> [What is required]:
Would you write out, word for word, each line of the records below from the top through the one holding "export NUM_CORES = 4"?

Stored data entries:
This is an optimization exercise on Yosys and OpenROAD, whose aim is small area and a short achievable clock period, not a production implementation.
At most, simulation tests tie the RTL to the original design; equivalence was not proved.
Power is estimated from default activity; no workload was simulated.

## hdc1080_readings_to_ascii
module hdc1080_readings_to_ascii(
    i_clk, i_srst,
    i_display_temp, i_display_humid,
    i_hygro_op_mode, i_hygro_display_mode,
    o_txt_ascii_line1, o_txt_ascii_line2);
Size: roughly 1600 cells after synthesis.
==> flow/config.mk <==
export PLATFORM = sky130hd
export DESIGN_NAME = hdc1080_readings_to_ascii
export DESIGN_NICKNAME = hdc1080_readings_to_ascii
export VERILOG_FILES = /design/flow/design.v
export SDC_FILE = /design/flow/constraint.sdc
export NUM_CORES = 4
export LEC_CHECK = 0
export ABC_AREA = 1
export CAP_MARGIN = 10
export CORE_MARGIN = 2
export CORE_UTILIZATION = 40
export SLEW_MARGIN = 10
export SYNTH_HIERARCHICAL = 1
==> flow/constraint.sdc <==
create_clock -name core_clock -period 17.0 [get_ports {i_clk}]
set_input_delay 3.4000 -clock core_clock [delete_from_list [all_inputs] [get_ports {i_clk}]]
set_output_delay 3.4000 -clock core_clock [all_outputs]
set_load 0.01 [all_outputs]
standard.sh (not shown) runs the stock make flow with config.mk's settings and CLKGATE_MAP_FILE= SYNTH_SCRIPT=/design/flow/synth_recipe.tcl, a recipe that flattens the netlist after the stock synthesis.
==> flow/flow/run.sh <==
#!/bin/bash
# Standard layout (standard.sh, with config.mk's settings) with these changes:
#  - synthesis is the standard flow's script with ABC mapping by flow/abc.script (dc2
#    restructuring, then area-oriented mapping twice), and adders are left to
#    ABC (no full/half adder cell extraction),
#  - ports are buffered with sky130_fd_sc_hd__buf_1,
#  - constant outputs share one tie cell per value,
#  - repair_timing aims for 12.5 ns of setup slack.
set -euo pipefail
W=$PWD
export FLOW_ABC_SCRIPT=$W/flow/abc.script
bash standard.sh SYNTH_SCRIPT=$W/flow/synth.tcl ADDER_MAP_FILE= \
  'BUFFER_PORTS_ARGS=-buffer_cell sky130_fd_sc_hd__buf_1' \
  SETUP_SLACK_MARGIN=12.5 SKIP_REPAIR_TIE_FANOUT=1 finish > standard_flow.log 2>&1
==> flow/flow/abc.script <==
strash
dc2
dch
map -B 0.9
strash
dch
map -B 0.9
topo
stime -c
buffer -c
upsize -c
dnsize -c
==> flow/flow/synth.tcl <==
# The standard flow's synthesis script (synth_recipe.tcl), with ABC run on this flow's own
# mapping script (flow/abc.script) in place of ORFS's.
proc synth {args} { yosys synth -nofsm -noshare {*}$args }
proc abc {args} {
  set i [lsearch -exact $args -script]
  if {$i >= 0} { lset args [expr {$i + 1}] $::env(FLOW_ABC_SCRIPT) }
  yosys abc {*}$args
}
source $::env(SCRIPTS_DIR)/synth.tcl
# left out here: clear keep_hierarchy, flatten, clean up, hide names made inside functions, write 1_2_yosys.v
Then changed:
Settings changed: CAP_MARGIN 10 to 20, CORE_UTILIZATION 40 to 65, SLEW_MARGIN 10 to 20.
Outcome: The changed run finished with timing, DRC and antenna clean. Wire length shrinks by 1.6%. Hold slack degrades by 0.023 ns. Total power is lower by 1.4%. Synthesized cell count is unchanged. Utilization is higher by 25 points. Design area goes down by 1.9%. Final cell count shrinks by 7.3%. Setup slack gets worse by 0.031 ns. Clock skew drops by 0.0031 ns. Clock power shrinks by about 4%.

> [Solution]:
This is an optimization exercise on Yosys and OpenROAD, whose aim is small area and a short achievable clock period, not a production implementation.
At most, simulation tests tie the RTL to the original design; equivalence was not proved.
Power is estimated from default activity; no workload was simulated.

## hdc1080_readings_to_ascii
module hdc1080_readings_to_ascii(
    i_clk, i_srst,
    i_display_temp, i_display_humid,
    i_hygro_op_mode, i_hygro_display_mode,
    o_txt_ascii_line1, o_txt_ascii_line2);
Size: roughly 1600 cells after synthesis.
==> flow/config.mk <==
export PLATFORM = sky130hd
export DESIGN_NAME = hdc1080_readings_to_ascii
export DESIGN_NICKNAME = hdc1080_readings_to_ascii
export VERILOG_FILES = /design/flow/design.v
export SDC_FILE = /design/flow/constraint.sdc
export NUM_CORES = 4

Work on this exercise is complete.